==> inputs of 02-16 <==
==> flow/design.v <==
`timescale 1ns / 1ps
module ALU(
    input [7:0] A,
    input [7:0] B,
    output [7:0] Y
    );    
    assign Y = A + B;
endmodule
`timescale 1ns / 1ps
module ControlUnit(
    input [1:0] op,
    output reg ALUControl,
    output reg RegWrite,
    output reg MemRead,
    output reg MemWrite,
    output reg Branch
    );
    always @(op) begin
        case (op)
            2'b00: begin  
                ALUControl <= 1;
                RegWrite <= 1;
                MemRead <= 0;
                MemWrite <= 0;
                Branch <= 0;
            end
            2'b01: begin  
                ALUControl <= 0;
                RegWrite <= 1;
                MemRead <= 1;
                MemWrite <= 0;
                Branch <= 0;
            end
            2'b10: begin  
                ALUControl <= 0;
                RegWrite <= 0;
                MemRead <= 0;
                MemWrite <= 1;
                Branch <= 0;
            end
            2'b11: begin  
                ALUControl <= 0;
                RegWrite <= 0;
                MemRead <= 0;
                MemWrite <= 0;
                Branch <= 1;
            end
        endcase
    end
endmodule
`timescale 1ns / 1ps
module DataMemory(
	 input reset, 
    input clk,
    input [7:0] address,
    input [7:0] writeData,
    input MemWrite,
    input MemRead,
    output [7:0] readData
    );
    wire [7:0] memory [31:0];
    wire [4:0] index = address[4:0];
    genvar g;
    generate
        for (g = 0; g < 32; g = g + 1) begin : word
            reg [7:0] q;
            always @(posedge clk or posedge reset) begin
                if (reset)
                    q <= (g < 16) ? g : (8'd0 - (g - 16));
                else if (MemWrite && index == g)
                    q <= writeData;
            end
            assign memory[g] = q;
        end
    endgenerate
    assign readData = (MemRead) ? memory[index] : writeData;
endmodule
***
[EXERCISE PROMPT]
Restate the line containing "q <= (g < 16) ? g" and every remaining line of the records word for word. Add nothing.

[EXERCISE RESULT]
                    q <= (g < 16) ? g : (8'd0 - (g - 16));
                else if (MemWrite && index == g)
                    q <= writeData;
            end
            assign memory[g] = q;
        end
    endgenerate
    assign readData = (MemRead) ? memory[index] : writeData;
endmodule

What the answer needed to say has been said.